Your answer should be every line below that includes the word "clear".

(Beginning of DATA TO PROCESS)

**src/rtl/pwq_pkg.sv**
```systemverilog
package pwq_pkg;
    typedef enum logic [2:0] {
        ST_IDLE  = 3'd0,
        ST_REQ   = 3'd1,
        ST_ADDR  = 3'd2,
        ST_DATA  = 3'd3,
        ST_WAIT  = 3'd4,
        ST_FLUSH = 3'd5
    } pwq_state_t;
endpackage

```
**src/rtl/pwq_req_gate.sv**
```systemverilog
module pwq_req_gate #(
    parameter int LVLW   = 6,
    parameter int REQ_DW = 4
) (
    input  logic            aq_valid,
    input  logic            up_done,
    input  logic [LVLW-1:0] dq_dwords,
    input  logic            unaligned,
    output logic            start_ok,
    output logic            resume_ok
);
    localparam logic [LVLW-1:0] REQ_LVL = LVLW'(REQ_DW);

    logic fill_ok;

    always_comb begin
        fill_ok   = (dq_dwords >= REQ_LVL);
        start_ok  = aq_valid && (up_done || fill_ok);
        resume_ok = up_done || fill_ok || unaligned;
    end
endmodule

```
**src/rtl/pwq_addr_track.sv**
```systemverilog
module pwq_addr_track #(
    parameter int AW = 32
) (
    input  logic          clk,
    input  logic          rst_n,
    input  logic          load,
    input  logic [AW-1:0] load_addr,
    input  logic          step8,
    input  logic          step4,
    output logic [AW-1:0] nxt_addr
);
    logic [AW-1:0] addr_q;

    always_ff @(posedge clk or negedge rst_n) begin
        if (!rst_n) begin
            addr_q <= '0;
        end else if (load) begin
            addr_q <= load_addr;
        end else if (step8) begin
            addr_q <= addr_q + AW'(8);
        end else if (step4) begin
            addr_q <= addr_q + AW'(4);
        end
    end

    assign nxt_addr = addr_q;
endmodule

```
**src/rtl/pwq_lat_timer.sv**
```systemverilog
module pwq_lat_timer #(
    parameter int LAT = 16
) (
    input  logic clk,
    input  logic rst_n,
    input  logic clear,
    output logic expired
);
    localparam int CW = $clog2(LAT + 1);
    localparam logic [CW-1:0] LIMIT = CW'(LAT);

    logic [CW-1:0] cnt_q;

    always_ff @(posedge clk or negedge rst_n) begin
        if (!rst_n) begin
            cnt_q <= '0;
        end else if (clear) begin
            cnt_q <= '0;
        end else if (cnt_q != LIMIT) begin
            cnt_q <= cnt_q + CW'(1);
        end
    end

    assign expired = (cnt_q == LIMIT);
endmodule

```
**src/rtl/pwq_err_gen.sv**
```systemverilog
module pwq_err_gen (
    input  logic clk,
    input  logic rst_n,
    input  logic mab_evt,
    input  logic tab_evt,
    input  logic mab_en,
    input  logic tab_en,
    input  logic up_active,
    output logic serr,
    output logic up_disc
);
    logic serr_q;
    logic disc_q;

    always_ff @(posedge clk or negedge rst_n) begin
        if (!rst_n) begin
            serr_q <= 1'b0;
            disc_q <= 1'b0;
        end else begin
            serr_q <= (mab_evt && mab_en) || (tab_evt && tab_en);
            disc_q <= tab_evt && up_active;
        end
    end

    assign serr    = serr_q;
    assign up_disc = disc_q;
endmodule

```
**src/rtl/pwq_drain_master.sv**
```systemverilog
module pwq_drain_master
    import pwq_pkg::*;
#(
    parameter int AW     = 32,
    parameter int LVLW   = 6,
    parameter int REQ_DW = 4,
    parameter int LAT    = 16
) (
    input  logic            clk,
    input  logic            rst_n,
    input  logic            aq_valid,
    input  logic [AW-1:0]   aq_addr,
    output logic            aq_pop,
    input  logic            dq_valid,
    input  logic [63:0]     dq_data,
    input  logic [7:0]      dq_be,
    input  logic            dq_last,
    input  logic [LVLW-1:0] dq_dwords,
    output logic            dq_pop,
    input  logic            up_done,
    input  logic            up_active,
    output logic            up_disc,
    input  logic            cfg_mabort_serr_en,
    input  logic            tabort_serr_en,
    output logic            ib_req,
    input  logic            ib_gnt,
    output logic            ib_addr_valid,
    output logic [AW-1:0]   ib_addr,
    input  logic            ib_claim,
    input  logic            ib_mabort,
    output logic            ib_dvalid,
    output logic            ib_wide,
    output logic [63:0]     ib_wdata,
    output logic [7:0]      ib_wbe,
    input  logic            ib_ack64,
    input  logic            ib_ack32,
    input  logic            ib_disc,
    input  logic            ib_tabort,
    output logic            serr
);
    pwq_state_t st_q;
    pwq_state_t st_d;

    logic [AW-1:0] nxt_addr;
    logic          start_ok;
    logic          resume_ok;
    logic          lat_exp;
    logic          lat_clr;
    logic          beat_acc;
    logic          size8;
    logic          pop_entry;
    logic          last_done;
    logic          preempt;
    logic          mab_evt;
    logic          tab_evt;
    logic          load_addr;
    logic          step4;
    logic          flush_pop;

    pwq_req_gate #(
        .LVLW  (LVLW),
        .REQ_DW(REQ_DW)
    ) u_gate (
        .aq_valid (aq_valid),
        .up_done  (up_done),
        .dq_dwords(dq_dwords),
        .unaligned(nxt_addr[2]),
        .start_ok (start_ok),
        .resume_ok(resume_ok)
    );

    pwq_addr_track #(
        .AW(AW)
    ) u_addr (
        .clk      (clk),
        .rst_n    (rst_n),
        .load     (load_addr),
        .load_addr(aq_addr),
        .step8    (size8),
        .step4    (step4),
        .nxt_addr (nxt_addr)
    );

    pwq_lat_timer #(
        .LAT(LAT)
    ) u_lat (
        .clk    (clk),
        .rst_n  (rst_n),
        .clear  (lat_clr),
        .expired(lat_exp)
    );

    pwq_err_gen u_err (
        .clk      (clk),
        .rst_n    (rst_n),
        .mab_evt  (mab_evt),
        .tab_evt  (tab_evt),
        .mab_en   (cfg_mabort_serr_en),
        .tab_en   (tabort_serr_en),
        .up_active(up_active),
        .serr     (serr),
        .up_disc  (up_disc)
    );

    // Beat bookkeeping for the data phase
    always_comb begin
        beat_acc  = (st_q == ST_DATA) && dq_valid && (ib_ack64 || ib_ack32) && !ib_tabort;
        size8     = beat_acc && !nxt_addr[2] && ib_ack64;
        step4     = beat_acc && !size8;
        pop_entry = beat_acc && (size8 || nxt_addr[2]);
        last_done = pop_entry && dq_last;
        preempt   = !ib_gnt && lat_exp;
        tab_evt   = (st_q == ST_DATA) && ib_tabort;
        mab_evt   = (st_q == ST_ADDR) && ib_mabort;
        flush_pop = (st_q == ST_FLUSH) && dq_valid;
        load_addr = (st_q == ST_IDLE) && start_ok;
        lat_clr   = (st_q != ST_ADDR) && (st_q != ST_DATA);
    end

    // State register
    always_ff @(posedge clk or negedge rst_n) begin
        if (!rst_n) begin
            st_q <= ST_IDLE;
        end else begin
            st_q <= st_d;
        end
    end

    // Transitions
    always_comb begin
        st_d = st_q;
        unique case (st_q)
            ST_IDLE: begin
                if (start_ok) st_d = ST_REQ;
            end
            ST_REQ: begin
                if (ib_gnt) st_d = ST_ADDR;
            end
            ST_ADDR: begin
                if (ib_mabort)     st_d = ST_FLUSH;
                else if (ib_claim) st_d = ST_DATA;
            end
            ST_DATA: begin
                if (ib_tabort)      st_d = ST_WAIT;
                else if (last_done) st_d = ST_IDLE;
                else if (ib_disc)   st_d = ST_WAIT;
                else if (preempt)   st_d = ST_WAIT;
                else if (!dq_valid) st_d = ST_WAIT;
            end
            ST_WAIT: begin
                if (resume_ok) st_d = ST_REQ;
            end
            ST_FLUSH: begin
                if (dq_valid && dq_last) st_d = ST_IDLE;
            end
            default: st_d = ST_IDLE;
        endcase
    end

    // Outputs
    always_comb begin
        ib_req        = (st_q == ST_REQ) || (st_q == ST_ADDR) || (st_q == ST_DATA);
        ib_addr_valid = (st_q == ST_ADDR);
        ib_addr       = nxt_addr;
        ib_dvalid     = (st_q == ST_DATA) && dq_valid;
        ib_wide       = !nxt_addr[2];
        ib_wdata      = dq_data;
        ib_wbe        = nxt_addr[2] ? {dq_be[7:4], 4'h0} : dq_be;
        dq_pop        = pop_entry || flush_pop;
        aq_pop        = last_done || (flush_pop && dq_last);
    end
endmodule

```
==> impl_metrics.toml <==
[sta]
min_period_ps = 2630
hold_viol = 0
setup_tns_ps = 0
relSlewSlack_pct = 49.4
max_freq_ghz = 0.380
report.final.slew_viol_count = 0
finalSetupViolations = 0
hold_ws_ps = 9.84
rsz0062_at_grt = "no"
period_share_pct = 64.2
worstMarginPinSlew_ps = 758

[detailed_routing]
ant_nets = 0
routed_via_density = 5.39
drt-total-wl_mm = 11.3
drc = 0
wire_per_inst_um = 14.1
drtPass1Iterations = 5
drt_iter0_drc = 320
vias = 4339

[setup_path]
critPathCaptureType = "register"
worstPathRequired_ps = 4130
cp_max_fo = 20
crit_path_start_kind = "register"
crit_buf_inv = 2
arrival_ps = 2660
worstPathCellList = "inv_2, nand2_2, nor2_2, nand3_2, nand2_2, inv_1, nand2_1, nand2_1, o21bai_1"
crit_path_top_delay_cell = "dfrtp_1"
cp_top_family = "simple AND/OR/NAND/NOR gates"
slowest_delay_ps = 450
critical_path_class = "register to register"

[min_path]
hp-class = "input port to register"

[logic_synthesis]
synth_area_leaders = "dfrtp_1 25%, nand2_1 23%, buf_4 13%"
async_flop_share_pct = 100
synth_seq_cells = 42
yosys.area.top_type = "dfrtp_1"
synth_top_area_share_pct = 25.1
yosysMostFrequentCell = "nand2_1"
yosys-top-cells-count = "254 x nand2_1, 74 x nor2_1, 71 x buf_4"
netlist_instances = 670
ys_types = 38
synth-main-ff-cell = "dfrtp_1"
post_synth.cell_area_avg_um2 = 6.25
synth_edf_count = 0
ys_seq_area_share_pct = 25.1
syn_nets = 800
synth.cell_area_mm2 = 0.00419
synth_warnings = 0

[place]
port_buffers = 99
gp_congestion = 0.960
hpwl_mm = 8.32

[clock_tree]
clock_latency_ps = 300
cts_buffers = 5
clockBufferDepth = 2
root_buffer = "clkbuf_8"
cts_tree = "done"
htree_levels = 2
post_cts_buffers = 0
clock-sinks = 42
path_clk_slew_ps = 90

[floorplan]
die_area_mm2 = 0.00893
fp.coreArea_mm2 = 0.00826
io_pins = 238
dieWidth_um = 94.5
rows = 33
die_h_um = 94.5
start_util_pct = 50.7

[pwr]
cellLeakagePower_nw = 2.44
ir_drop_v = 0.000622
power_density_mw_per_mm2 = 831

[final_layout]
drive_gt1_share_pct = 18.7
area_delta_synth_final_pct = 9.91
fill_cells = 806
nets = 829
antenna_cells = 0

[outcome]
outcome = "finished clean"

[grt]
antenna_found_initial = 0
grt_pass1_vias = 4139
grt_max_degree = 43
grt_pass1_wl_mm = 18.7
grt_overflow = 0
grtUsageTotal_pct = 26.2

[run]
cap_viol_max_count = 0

(End of DATA TO PROCESS)

RESPONSE AREA -
    input  logic clear,
        end else if (clear) begin
        .clear  (lat_clr),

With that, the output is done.